In the search for our best selves, several questions will guide our thinking: Am I what I want to be? Am I closer to the Savior today than I was yesterday? Will I be closer yet tomorrow? Do I have the courage to change for the better? 

In our mortal journey, the advice of the Apostle Paul provides heavenly guidance: “Whatsoever things are true, whatsoever things are honest, whatsoever things are just, whatsoever things are pure, whatsoever things are lovely, whatsoever things are of good report; if there be any virtue, and if there be any praise, think on these things.” Then came the concluding charge: “Those things, which ye have both learned, and received, and heard, and seen in me, do: and the God of peace shall be with you.” 


They may not be big things, 
it may only be just baking a pie, 
or pretending we're pirates, 
but through these small steps I am working toward becoming a better mother. 

No guilt. 
No shame. 
No overwhelming, debilitating thoughts. 

Motivation. 
Action. 
Happiness. 
Love. 


what we've been up to lately...

Things have been pretty silent around blogland... 
cause things have been kind of crazy around here. 

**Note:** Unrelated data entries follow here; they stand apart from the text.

### config.mk
export PLATFORM = sky130hd
export DESIGN_NAME = issue_scheduler
export DESIGN_NICKNAME = d
export VERILOG_FILES = /design/src/rtl/issue_scheduler.sv
export SDC_FILE = /design/constraint.sdc
export NUM_CORES = 2
export LEC_CHECK = 0
export ABC_AREA = 1
export BUFFER_PORTS_ARGS = -buffer_cell sky130_fd_sc_hd__clkbuf_2
export CAP_MARGIN = 20
export CELL_PAD_IN_SITES_DETAIL_PLACEMENT = 0
export CELL_PAD_IN_SITES_GLOBAL_PLACEMENT = 2
export CORE_MARGIN = 5
export CORE_UTILIZATION = 34
export DETAILED_ROUTE_END_ITERATION = 10
export GPL_ROUTABILITY_DRIVEN = 1
export GPL_TIMING_DRIVEN = 0
export PLACE_DENSITY_LB_ADDON = 0.1
export SLEW_MARGIN = 25
export SYNTH_ARGS = -nofsm -noshare
export SYNTH_HDL_FRONTEND = slang
export SYNTH_SLANG_ARGS = --single-unit
### constraint.sdc
create_clock -name clk -period 9.1 [get_ports clk]
set_input_delay 1.82 -clock clk [delete_from_list [all_inputs] [get_ports clk]]
set_output_delay 1.82 -clock clk [all_outputs]
set_load 0.01 [all_outputs]
### src/rtl/issue_scheduler.sv
// rtl/issue_scheduler.sv - dual-issue instruction buffer and pairing scheduler
// Optional issue statistics counters are built when ISSUE_STATS_EN is defined.
module issue_scheduler #(
    parameter int DEPTH = 8,
    parameter int PC_W  = 64
) (
    input  logic            clk,
    input  logic            resetn,
    input  logic [1:0]      in_valid,
    output logic            in_ready,
    input  logic [PC_W-1:0] in_pc0,
    input  logic [PC_W-1:0] in_pc1,
    input  logic [31:0]     in_instr0,
    input  logic [31:0]     in_instr1,
    input  logic [18:0]     in_info0,
    input  logic [18:0]     in_info1,
    input  logic            stall,
    input  logic            flush,
`ifdef ISSUE_STATS_EN
    output logic [31:0]     stat_dual,
    output logic [31:0]     stat_single,
    output logic [31:0]     stat_bubble,
`endif
    output logic            out_valid0,
    output logic            out_valid1,
    output logic [PC_W-1:0] out_pc0,
    output logic [PC_W-1:0] out_pc1,
    output logic [31:0]     out_instr0,
    output logic [31:0]     out_instr1
);

    localparam int AW = $clog2(DEPTH);
    localparam int CW = AW + 1;

    logic [PC_W-1:0] mem_pc    [DEPTH];
    logic [31:0]     mem_instr [DEPTH];
    logic [18:0]     mem_info  [DEPTH];

    logic [AW-1:0]   head, tail, head1, tail1;
    logic [CW-1:0]   count;
    logic [PC_W-1:0] hold_pc0, hold_pc1;
    logic [31:0]     hold_instr0, hold_instr1;

    logic            do_push;
    logic [1:0]      push_n, pop_n;
    logic            pair_ok;

    // Predecode fields of the two head entries: {rs1, rs2, rd, regwrite, is_mem, is_br, is_csr}
    logic [4:0]      e0_rd, e1_rs1, e1_rs2;
    logic            e0_rw, e0_mem, e0_br, e0_csr;
    logic            e1_mem, e1_br, e1_csr;

    assign head1 = head + AW'(1);
    assign tail1 = tail + AW'(1);

    assign e0_rd  = mem_info[head][8:4];
    assign e0_rw  = mem_info[head][3];
    assign e0_mem = mem_info[head][2];
    assign e0_br  = mem_info[head][1];
    assign e0_csr = mem_info[head][0];
    assign e1_rs1 = mem_info[head1][18:14];
    assign e1_rs2 = mem_info[head1][13:9];
    assign e1_mem = mem_info[head1][2];
    assign e1_br  = mem_info[head1][1];
    assign e1_csr = mem_info[head1][0];

    always_comb begin
        pair_ok = 1'b1;
        if (e0_br || e0_csr || e1_br || e1_csr) begin
            pair_ok = 1'b0;
        end
        if (e0_mem && e1_mem) begin
            pair_ok = 1'b0;
        end
        if (e0_rw && (e0_rd != 5'd0) && ((e1_rs1 == e0_rd) || (e1_rs2 == e0_rd))) begin
            pair_ok = 1'b0;
        end
    end

    assign in_ready = (count <= CW'(DEPTH - 2));
    assign do_push  = in_ready && in_valid[0] && !flush;
    assign push_n   = do_push ? (in_valid[1] ? 2'd2 : 2'd1) : 2'd0;

    assign out_valid0 = (count != '0) && !stall && !flush;
    assign out_valid1 = out_valid0 && (count >= CW'(2)) && pair_ok;
    assign pop_n      = {1'b0, out_valid0} + {1'b0, out_valid1};

    // Show-ahead head entries; with too few entries the last shown value is held.
    assign out_pc0    = (count != '0)       ? mem_pc[head]     : hold_pc0;
    assign out_instr0 = (count != '0)       ? mem_instr[head]  : hold_instr0;
    assign out_pc1    = (count >= CW'(2))   ? mem_pc[head1]    : hold_pc1;
    assign out_instr1 = (count >= CW'(2))   ? mem_instr[head1] : hold_instr1;

    always_ff @(posedge clk) begin
        if (do_push) begin
            mem_pc[tail]    <= in_pc0;
            mem_instr[tail] <= in_instr0;
            mem_info[tail]  <= in_info0;
            if (in_valid[1]) begin
                mem_pc[tail1]    <= in_pc1;
                mem_instr[tail1] <= in_instr1;
                mem_info[tail1]  <= in_info1;
            end
        end
    end

    always_ff @(posedge clk or negedge resetn) begin
        if (!resetn) begin
            head        <= '0;
            tail        <= '0;
            count       <= '0;
            hold_pc0    <= '0;
            hold_pc1    <= '0;
            hold_instr0 <= '0;
            hold_instr1 <= '0;
        end else begin
            hold_pc0    <= out_pc0;
            hold_pc1    <= out_pc1;
            hold_instr0 <= out_instr0;
            hold_instr1 <= out_instr1;
            if (flush) begin
                head  <= '0;
                tail  <= '0;
                count <= '0;
            end else begin
                head  <= head + AW'(pop_n);
                tail  <= tail + AW'(push_n);
                count <= count + CW'(push_n) - CW'(pop_n);
            end
        end
    end

`ifdef ISSUE_STATS_EN
    always_ff @(posedge clk or negedge resetn) begin
        if (!resetn) begin
            stat_dual   <= '0;
            stat_single <= '0;
            stat_bubble <= '0;
        end else if (out_valid1) begin
            if (stat_dual != '1) stat_dual <= stat_dual + 32'd1;
        end else if (out_valid0) begin
            if (stat_single != '1) stat_single <= stat_single + 32'd1;
        end else if (!stall) begin
            if (stat_bubble != '1) stat_bubble <= stat_bubble + 32'd1;
        end
    end
`endif

endmodule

[family picture from December 2014]

So here's a bit of an update. 


Adam was busy studying really hard for a really long time to take the Oral & Maxillofacial Surgery exam at the beginning of February. He was at the school for a lot of late nights and early mornings to get ready for the exam and then did amazing! He was actually the only one out of all the other Midwestern students that took it that day to get a really awesome score. I felt really bad about the other students but was really really proud of Adam. 
Made those lonely, single-mother nights & days a little more worth it! 
He also has completed two week-long externships at hospitals in Fresno and in Phoenix for oral surgery to get ready for his applications. 
Yay application process.... {yikes!}


Elijah is all registered for kindergarten next year!! 
I'm really excited for him to have something to do and to learn & grow but am also sad that he's going to be away from me all.day.long That just seems so scary! But I'm his mommy! 
But I'm also excited for a little break.... I mean we can be honest about that, right??
My little baby all grown up... 


Anneli is still a little angel with a penchant for not sleeping through the night. 
But she's so happy and fun and a chubby little beauty. 
And is 8 months this week!!
She's {army} crawling all over the place and super quick if you aren't watching closely. 
She also has picked up growling from her big brother and loves to babble and growl all day long. 
We love her and squish her and are still obsessed to no end. 


And me? 
Well, I'm super exhausted! 
I started babysitting another baby that's a month younger than Anneli which has been fun & tiring all at once. He's a sweet baby boy and it's fun to get some extra cuddles in during the day. :) 
And I've still gotten dressed almost everyday which I think is winning! 

So all in all we're hanging in there! 
We have super big bags under our eyes and can fall asleep at the drop of a hat but we're alive! 

Thanks for sticking with me through this weird, crazy, tiring time!